- President: Tupou Draunidalo
- Founded: 1959-1963
- Headquarters: 124 Princes Road, Tamavua, Samabula
- Ideology: Social democracy
- Political position: Centre-left

= Citizens Federation =

The Citizens Federation was the political expression of a predominantly Indo-Fijian trade union movement, and was a forerunner of the present day National Federation Party.

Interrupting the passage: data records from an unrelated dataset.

File: src/rtl/phase_sample_window_pkg.sv
// Shared definitions for the phase sampler with measurement window.
package phase_sample_window_pkg;

  typedef enum logic [1:0] {
    StIdle    = 2'd0,
    StSettle  = 2'd1,
    StMeasure = 2'd2,
    StDone    = 2'd3
  } state_e;

  // Increment unless already at or above the ceiling.
  function automatic logic [31:0] sat_inc(input logic [31:0] val, input logic [31:0] ceil);
    return (val >= ceil) ? val : val + 32'd1;
  endfunction

endpackage

File: src/rtl/phase_sample_window_cell.sv
// One spin channel: mismatch detect, up/down saturating counter, hysteretic phase flag.
module phase_track_cell
  import phase_sample_window_pkg::*;
#(
  parameter int unsigned CW = 16
) (
  input  logic          clk_i,
  input  logic          rstn_i,
  input  logic          ver_i,
  input  logic          hor_i,
  input  logic [CW-1:0] counter_max_i,
  input  logic [CW-1:0] cutoff_hi_i,
  input  logic [CW-1:0] cutoff_lo_i,
  output logic          mismatch_o,
  output logic          phase_o
);

  logic [CW-1:0] cnt_q, cnt_d;
  logic          phase_q;

  assign mismatch_o = ver_i ^ hor_i;
  assign phase_o    = phase_q;

  always_comb begin
    cnt_d = cnt_q;
    if (mismatch_o) begin
      if (cnt_q != '0) cnt_d = cnt_q - CW'(1);
    end else begin
      cnt_d = CW'(sat_inc(32'(cnt_q), 32'(counter_max_i)));
    end
  end

  always_ff @(posedge clk_i) begin
    if (!rstn_i) begin
      cnt_q   <= cutoff_hi_i;
      phase_q <= 1'b1;
    end else begin
      cnt_q <= cnt_d;
      // Decision uses the pre-update count; set wins if the cutoffs are inverted.
      if (cnt_q >= cutoff_hi_i)     phase_q <= 1'b1;
      else if (cnt_q < cutoff_lo_i) phase_q <= 1'b0;
    end
  end

endmodule

File: src/rtl/phase_sample_window.sv
// Per-spin phase tracking plus a start-triggered settle/measure window that counts
// mismatch cycles per spin and hands them out over valid/ready.
module phase_sample_window
  import phase_sample_window_pkg::*;
#(
  parameter int unsigned N  = 3,
  parameter int unsigned CW = 16,
  parameter int unsigned WW = 32
) (
  input  logic            clk,
  input  logic            rstn,
  input  logic            start,
  input  logic [WW-1:0]   settle_len,
  input  logic [WW-1:0]   window_len,
  input  logic [CW-1:0]   counter_max,
  input  logic [CW-1:0]   cutoff_hi,
  input  logic [CW-1:0]   cutoff_lo,
  input  logic [N-1:0]    outputs_ver,
  input  logic [N-1:0]    outputs_hor,
  output logic [N-1:0]    phase,
  output logic [N*CW-1:0] mismatch_count,
  output logic            busy,
  output logic            valid,
  input  logic            ready
);

  logic [N-1:0] mismatch;

  for (genvar g = 0; g < N; g++) begin : gen_cell
    phase_track_cell #(
      .CW(CW)
    ) u_cell (
      .clk_i        (clk),
      .rstn_i       (rstn),
      .ver_i        (outputs_ver[g]),
      .hor_i        (outputs_hor[g]),
      .counter_max_i(counter_max),
      .cutoff_hi_i  (cutoff_hi),
      .cutoff_lo_i  (cutoff_lo),
      .mismatch_o   (mismatch[g]),
      .phase_o      (phase[g])
    );
  end

  state_e         state_q;
  logic [WW-1:0]  settle_q, win_q, cnt_q;
  logic [CW-1:0]  acc_q [N];
  logic [CW-1:0]  acc_d [N];
  logic [N*CW-1:0] count_q;
  logic           busy_q, valid_q;

  assign mismatch_count = count_q;
  assign busy           = busy_q;
  assign valid          = valid_q;

  always_comb begin
    for (int i = 0; i < N; i++) begin
      acc_d[i] = acc_q[i];
      if (mismatch[i]) acc_d[i] = CW'(sat_inc(32'(acc_q[i]), 32'({CW{1'b1}})));
    end
  end

  always_ff @(posedge clk) begin
    if (!rstn) begin
      state_q  <= StIdle;
      settle_q <= '0;
      win_q    <= '0;
      cnt_q    <= '0;
      acc_q    <= '{default: '0};
      count_q  <= '0;
      busy_q   <= 1'b0;
      valid_q  <= 1'b0;
    end else begin
      unique case (state_q)
        StIdle: begin
          if (start) begin
            settle_q <= settle_len;
            win_q    <= (window_len == '0) ? WW'(1) : window_len;
            cnt_q    <= '0;
            acc_q    <= '{default: '0};
            busy_q   <= 1'b1;
            state_q  <= (settle_len == '0) ? StMeasure : StSettle;
          end
        end
        StSettle: begin
          if (cnt_q == settle_q - WW'(1)) begin
            cnt_q   <= '0;
            state_q <= StMeasure;
          end else begin
            cnt_q <= cnt_q + WW'(1);
          end
        end
        StMeasure: begin
          acc_q <= acc_d;
          if (cnt_q == win_q - WW'(1)) begin
            for (int i = 0; i < N; i++) count_q[i*CW +: CW] <= acc_d[i];
            busy_q  <= 1'b0;
            valid_q <= 1'b1;
            state_q <= StDone;
          end else begin
            cnt_q <= cnt_q + WW'(1);
          end
        end
        StDone: begin
          if (ready) begin
            valid_q <= 1'b0;
            state_q <= StIdle;
          end
        end
        default: state_q <= StIdle;
      endcase
    end
  end

endmodule

File: config.mk
export PLATFORM = sky130hd
export DESIGN_NAME = phase_sample_window
export DESIGN_NICKNAME = d
export VERILOG_FILES = /design/src/rtl/phase_sample_window_pkg.sv /design/src/rtl/phase_sample_window_cell.sv /design/src/rtl/phase_sample_window.sv
export SDC_FILE = /design/constraint.sdc
export NUM_CORES = 1
export LEC_CHECK = 0
export ABC_CLOCK_PERIOD_IN_PS = 3980
export CAP_MARGIN = 20
export CORE_ASPECT_RATIO = 1.5
export CORE_MARGIN = 4
export CORE_UTILIZATION = 40
export DETAILED_ROUTE_END_ITERATION = 16
export PLACE_DENSITY = 0.67
export SETUP_SLACK_MARGIN = 0.2
export SLEW_MARGIN = 20
export SYNTH_ARGS = -nofsm -noshare
export SYNTH_HDL_FRONTEND = slang
export SYNTH_HIERARCHICAL = 1
export SYNTH_SLANG_ARGS = --single-unit
File: constraint.sdc
create_clock -name clk -period 3.98 [get_ports clk]
set_input_delay 0.597 -clock clk [delete_from_list [all_inputs] [get_ports clk]]
set_output_delay 0.597 -clock clk [all_outputs]
set_load 0.02 [all_outputs]
# After elaboration in Yosys (flattened, before gate mapping)
# Cells that the tools add are included.
# word_totals
in_bits,122
ff_bits,247
latchBits,0
ramBits,0
n_memories,0
mem_bits_ro,0
elab_cells,119
out_inout_bits,53
# classes
n_shift,0
n_addsub,12
order_cmp,12
n_mul,0
eq_ne,16
reduce_logical,22
bitwise_logic,4
n_mux,37
n_div,0
# ops
operator,count
$mux 16,18
$mux 32,4
$add 16x1->16 const B,6
$ge 16x16->1,6
$pmux 32 s3,1
$pmux 48 s2,1
$eq 32x32->1,2
$logic_not 32->1,2
$sub 32x1->32 const B,2
$ge 16x16->1 const B,3
$lt 16x16->1,3
$mux 48,1
$reduce_bool 16->1,3
$sub 16x1->16 const B,3
$add 32x1->32 const B,1
$reduce_and 2->1,6
$mux 2,5
$ne 2x2->1 const B,5
$ne 3x2->1 const B,3
$ne 3x3->1 const B,3
$reduce_and 3->1,3
$pmux 2 s4,1
$reduce_or 2->1,3
$eq 2x2->1 const B,2
other kinds (9),16

# Longest topological paths before layout
# logic_depth
word_depth,4
depth_mapped,16
mapped_depth_nobuf,11

# By module
# The synthesis kept the hierarchy.
# modules_own_cells
module,seq_area_each_um2,area_per_inst_um2,cells_each,n_inst
phase_sample_window,3923.8,11342.1,1523,1
phase_track_cell (gen_cell[0].u_cell ...),500.5,2633.8,315,2
phase_track_cell (gen_cell[2].u_cell),500.5,2600.0,310,1

# Worst setup path before layout
# OpenSTA, ideal clock, no wires.
# synth_path
path_type,flip-flop to flip-flop
startpoint,register settle_q[15]
endpoint,register cnt_q[24] (netlist name)
path_buffers,2
required_ps,3855
arrival_ps,3513
slack_ps,342
stages_incl_launch_ff,12
setup_time_ps,125
period_less_slack_ps,3638
path_cell_list,dfxtp_1 -> or4_1 -> or3_1 -> clkbuf_1 -> or4_1 -> or4_1 -> a2111oi_0 -> nand4_1 -> o31ai_1 -> a221o_2 -> buf_6 -> a21oi_2
# synth_lines
item,line_no,rtl
from (decl),phase_sample_window.sv:46,"logic [WW-1:0] settle_q, win_q, cnt_q;"
from (signal assigned),phase_sample_window.sv:77,settle_q <= settle_len;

A dispute between cane farmers and the Colonial Sugar Refining Company (CSR) in 1960 regarding a new cane contract led to the formation of the Federation of Cane Growers under the leadership of Dr A. D. Patel in May 1959. The Federation soon split, however: on 24 July 1960, Ayodhya Prasad of Kisan Sangh and Vijay R. Singh of Labasa Kisan Sangh broke away and signed an agreement with CSR for the purchase of the 1960 crop. They were joined by B. D. Lakshman. Singh and Lakshman accused Patel of dividing the Indian population and leading them further into debt. Intercommunal tensions also rose, with some Fijians, such as the Lauan Chief and Legislative Council member Ratu Kamisese Mara, called for Patel to be deported.

The Government appointed a commission of inquiry, headed by Sir Malcolm Trustram Eve, into the sugar industry. The Federation Committee was represented by A.D. Patel, assisted by Sidiq Koya. The findings of the commission were largely unfavourable to Patel's demands.

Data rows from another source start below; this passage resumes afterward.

==> config.mk <==
export PLATFORM = sky130hd
export DESIGN_NAME = cw_word_serializer
export DESIGN_NICKNAME = d
export VERILOG_FILES = /design/src/rtl/cw_pkg.sv /design/src/rtl/cw_bit_shifter.sv /design/src/rtl/cw_word_serializer.sv
export SDC_FILE = /design/constraint.sdc
export NUM_CORES = 1
export LEC_CHECK = 0
export BUFFER_PORTS_ARGS = -buffer_cell sky130_fd_sc_hd__buf_2
export CAP_MARGIN = 20
export CORE_ASPECT_RATIO = 1.5
export CORE_MARGIN = 4
export CORE_UTILIZATION = 62
export DETAILED_ROUTE_END_ITERATION = 10
export PLACE_DENSITY = 0.87
export SYNTH_ARGS = -nofsm -noshare
export SYNTH_HDL_FRONTEND = slang
export SYNTH_HIERARCHICAL = 1
export SYNTH_SLANG_ARGS = --single-unit
==> constraint.sdc <==
create_clock -name clk -period 4.12 [get_ports clk]
set_input_delay 0.824 -clock clk [delete_from_list [all_inputs] [get_ports clk]]
set_output_delay 0.824 -clock clk [all_outputs]
set_load 0.05 [all_outputs]
==> src/rtl/cw_pkg.sv <==
`default_nettype none
// ============================================================================
// Module      : cw_pkg
// Description : Shared types and constants for the constant-weight word
//               serializer: FSM state encoding, default code-set geometry
//               and a ceiling-log2 helper for sizing counters.
// Revision    : 1.0 - initial release
// ============================================================================
package cw_pkg;

  // Control FSM states, explicitly 2 bits wide
  typedef enum logic [1:0] {
    ST_IDLE  = 2'd0,
    ST_LOAD  = 2'd1,
    ST_SHIFT = 2'd2,
    ST_DONE  = 2'd3
  } cw_state_e;

  // Default geometry of the 10-bit / 38-word code set
  localparam int C_CW10_WORD_W = 10;
  localparam int C_CW10_DEPTH  = 38;

  // Ceiling log2; returns 0 for values of 0 or 1
  function automatic int clog2(input int value);
    int res;
    res = 0;
    for (int i = 0; i < 31; i++) begin
      if ((1 << i) < value) begin
        res = i + 1;
      end
    end
    return res;
  endfunction

endpackage
`default_nettype wire

==> src/rtl/cw_bit_shifter.sv <==
`default_nettype none
// ============================================================================
// Module      : cw_bit_shifter
// Description : Loads one word plus its significant length, then presents its
//               bits one at a time under a valid/ready handshake, LSB first or
//               MSB first. Holds the current bit while the consumer stalls and
//               flags the acceptance of the final bit of the word.
// Revision    : 1.0 - initial release
// ============================================================================
module cw_bit_shifter #(
  parameter int WORD_W    = 10,
  parameter int LEN_W     = 4,
  parameter int MSB_FIRST = 0
) (
  input  logic              clk,
  input  logic              rst,
  input  logic              load,
  input  logic [WORD_W-1:0] load_data,
  input  logic [LEN_W-1:0]  load_len,
  input  logic              bit_rdy,
  output logic              bit_out,
  output logic              bit_vld,
  output logic              word_last
);

  logic [WORD_W-1:0] sreg_q, sreg_d;
  logic [LEN_W-1:0]  cnt_q, cnt_d;
  logic              vld_q, vld_d;

  logic [WORD_W-1:0] w_load_img;
  logic [WORD_W-1:0] w_shifted;
  logic              w_accept;

  assign w_accept  = vld_q & bit_rdy;
  assign word_last = w_accept && (cnt_q == LEN_W'(1));
  assign bit_vld   = vld_q;

  generate
    if (MSB_FIRST != 0) begin : g_msb
      // Left-align the significant bits so the next bit always sits at the top
      localparam logic [LEN_W-1:0] C_MAX_LEN = LEN_W'(WORD_W);
      logic [LEN_W-1:0] w_pad;
      assign w_pad      = C_MAX_LEN - load_len;
      assign w_load_img = load_data << w_pad;
      assign w_shifted  = sreg_q << 1;
      assign bit_out    = sreg_q[WORD_W-1];
    end else begin : g_lsb
      assign w_load_img = load_data;
      assign w_shifted  = sreg_q >> 1;
      assign bit_out    = sreg_q[0];
    end
  endgenerate

  // Next-state: load a fresh word, or advance one bit on an accepted handshake
  always_comb begin
    sreg_d = sreg_q;
    cnt_d  = cnt_q;
    vld_d  = vld_q;
    if (load) begin
      sreg_d = w_load_img;
      cnt_d  = load_len;
      vld_d  = (load_len != '0);
    end else if (w_accept) begin
      sreg_d = w_shifted;
      cnt_d  = cnt_q - LEN_W'(1);
      if (cnt_q == LEN_W'(1)) begin
        vld_d = 1'b0;
      end
    end
  end

  // Shift register, bit counter and valid flag
  always_ff @(posedge clk) begin
    if (rst) begin
      sreg_q <= '0;
      cnt_q  <= '0;
      vld_q  <= 1'b0;
    end else begin
      sreg_q <= sreg_d;
      cnt_q  <= cnt_d;
      vld_q  <= vld_d;
    end
  end

endmodule
`default_nettype wire

==> src/rtl/cw_word_serializer.sv <==
`default_nettype none
// ============================================================================
// Module      : cw_word_serializer
// Description : Buffers up to DEPTH words, each with its own significant bit
//               length, and on start streams the concatenated significant
//               bits out through a valid/ready handshake, pulsing msg_done
//               once the last bit has been accepted.
// Revision    : 1.0 - initial release
// ============================================================================
module cw_word_serializer
  import cw_pkg::*;
#(
  parameter int WORD_W    = C_CW10_WORD_W,
  parameter int DEPTH     = C_CW10_DEPTH,
  parameter int LEN_W     = 4,
  parameter int MSB_FIRST = 0
) (
  input  logic                      clk,
  input  logic                      rst,
  input  logic                      wr_en,
  input  logic [WORD_W-1:0]         wr_data,
  input  logic [LEN_W-1:0]          wr_len,
  input  logic                      start,
  output logic                      bit_out,
  output logic                      bit_vld,
  input  logic                      bit_rdy,
  output logic                      busy,
  output logic                      full,
  output logic [clog2(DEPTH+1)-1:0] word_cnt,
  output logic                      msg_done,
  output logic                      wr_err
);

  localparam int CNT_W = clog2(DEPTH + 1);
  localparam int IDX_W = (DEPTH > 1) ? clog2(DEPTH) : 1;
  localparam logic [LEN_W-1:0] C_MAX_LEN = LEN_W'(WORD_W);
  localparam logic [CNT_W-1:0] C_DEPTH   = CNT_W'(DEPTH);

  cw_state_e         state_q, state_d;
  logic [CNT_W-1:0]  word_cnt_q, word_cnt_d;
  logic [CNT_W-1:0]  rd_idx_q, rd_idx_d;
  logic              wr_err_q, wr_err_d;
  logic              start_pend_q, start_pend_d;

  logic [WORD_W-1:0] data_mem_q [DEPTH];
  logic [LEN_W-1:0]  len_mem_q  [DEPTH];

  logic              w_wr_commit;
  logic              w_shift_load;
  logic              w_word_last;
  logic              w_last_word;
  logic [LEN_W-1:0]  w_len_clamped;
  logic [IDX_W-1:0]  w_wr_idx;
  logic [IDX_W-1:0]  w_rd_idx;
  logic [WORD_W-1:0] w_rd_data;
  logic [LEN_W-1:0]  w_rd_len;

  assign w_len_clamped = (wr_len > C_MAX_LEN) ? C_MAX_LEN : wr_len;
  assign w_wr_idx      = word_cnt_q[IDX_W-1:0];
  assign w_rd_idx      = rd_idx_q[IDX_W-1:0];
  assign w_rd_data     = data_mem_q[w_rd_idx];
  assign w_rd_len      = len_mem_q[w_rd_idx];
  assign w_last_word   = (rd_idx_q == (word_cnt_q - CNT_W'(1)));

  assign busy     = (state_q != ST_IDLE);
  assign full     = (word_cnt_q == C_DEPTH);
  assign word_cnt = word_cnt_q;
  assign msg_done = (state_q == ST_DONE);
  assign wr_err   = wr_err_q;

  // Write acceptance, control FSM transitions and read-index sequencing
  always_comb begin
    state_d      = state_q;
    word_cnt_d   = word_cnt_q;
    rd_idx_d     = rd_idx_q;
    wr_err_d     = wr_err_q;
    start_pend_d = 1'b0;
    w_wr_commit  = 1'b0;
    w_shift_load = 1'b0;
    unique case (state_q)
      ST_IDLE: begin
        if (wr_en) begin
          // A start arriving with a write waits a cycle to see the new count
          start_pend_d = start | start_pend_q;
          if (full) begin
            wr_err_d = 1'b1;
          end else begin
            w_wr_commit = 1'b1;
            word_cnt_d  = word_cnt_q + CNT_W'(1);
          end
        end else if (start | start_pend_q) begin
          rd_idx_d = '0;
          state_d  = (word_cnt_q == '0) ? ST_DONE : ST_LOAD;
        end
      end
      ST_LOAD: begin
        if (w_rd_len == '0) begin
          if (w_last_word) begin
            state_d = ST_DONE;
          end else begin
            rd_idx_d = rd_idx_q + CNT_W'(1);
          end
        end else begin
          w_shift_load = 1'b1;
          state_d      = ST_SHIFT;
        end
      end
      ST_SHIFT: begin
        if (w_word_last) begin
          if (w_last_word) begin
            state_d = ST_DONE;
          end else begin
            rd_idx_d = rd_idx_q + CNT_W'(1);
            state_d  = ST_LOAD;
          end
        end
      end
      ST_DONE: begin
        word_cnt_d = '0;
        state_d    = ST_IDLE;
      end
      default: begin
        state_d = ST_IDLE;
      end
    endcase
    // Any write while a message is in flight is dropped and remembered
    if (wr_en && (state_q != ST_IDLE)) begin
      wr_err_d = 1'b1;
    end
  end

  // Control state, counters and sticky error
  always_ff @(posedge clk) begin
    if (rst) begin
      state_q      <= ST_IDLE;
      word_cnt_q   <= '0;
      rd_idx_q     <= '0;
      wr_err_q     <= 1'b0;
      start_pend_q <= 1'b0;
    end else begin
      state_q      <= state_d;
      word_cnt_q   <= word_cnt_d;
      rd_idx_q     <= rd_idx_d;
      wr_err_q     <= wr_err_d;
      start_pend_q <= start_pend_d;
    end
  end

  // Word buffer: contents are don't-care after reset, so no reset branch
  always_ff @(posedge clk) begin
    if (w_wr_commit) begin
      data_mem_q[w_wr_idx] <= wr_data;
      len_mem_q[w_wr_idx]  <= w_len_clamped;
    end
  end

  cw_bit_shifter #(
    .WORD_W    (WORD_W),
    .LEN_W     (LEN_W),
    .MSB_FIRST (MSB_FIRST)
  ) u_shifter (
    .clk       (clk),
    .rst       (rst),
    .load      (w_shift_load),
    .load_data (w_rd_data),
    .load_len  (w_rd_len),
    .bit_rdy   (bit_rdy),
    .bit_out   (bit_out),
    .bit_vld   (bit_vld),
    .word_last (w_word_last)
  );

endmodule
`default_nettype wire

The Federation of Cane Growers contested the 1963 Legislative Council election under the banner of Citizens Federation. It was not organized as a formal political party but sought to promote economic, cultural and political progress and stability in a united Fiji. All three Citizen’s Federation candidates were elected to the Legislative Council. In the Western Constituency, A.D. Patel defeated Deo Sharma, president of the Kisan Sangh by 6244 votes to 3346, in the North Viti Levu Constituency, Sidiq Koya defeated James Shankar Singh by 3,998 votes to 3,480, and in the Northern Constituency James Madhavan defeated Harish Chandra Kohli by 2,753 votes to 2,175. There was no Citizens Federation candidate in the Southern Constituency, won by Andrew Deoki.

The success of the Citizens Federation in the 1963 elections, and the impending constitutional convention, prompted Patel to transform the Citizens Federation into a fully fledged political party. The Federation Party was duly founded on 21 June 1964, with A.D. Patel as President and Sidiq Koya as Vice-president.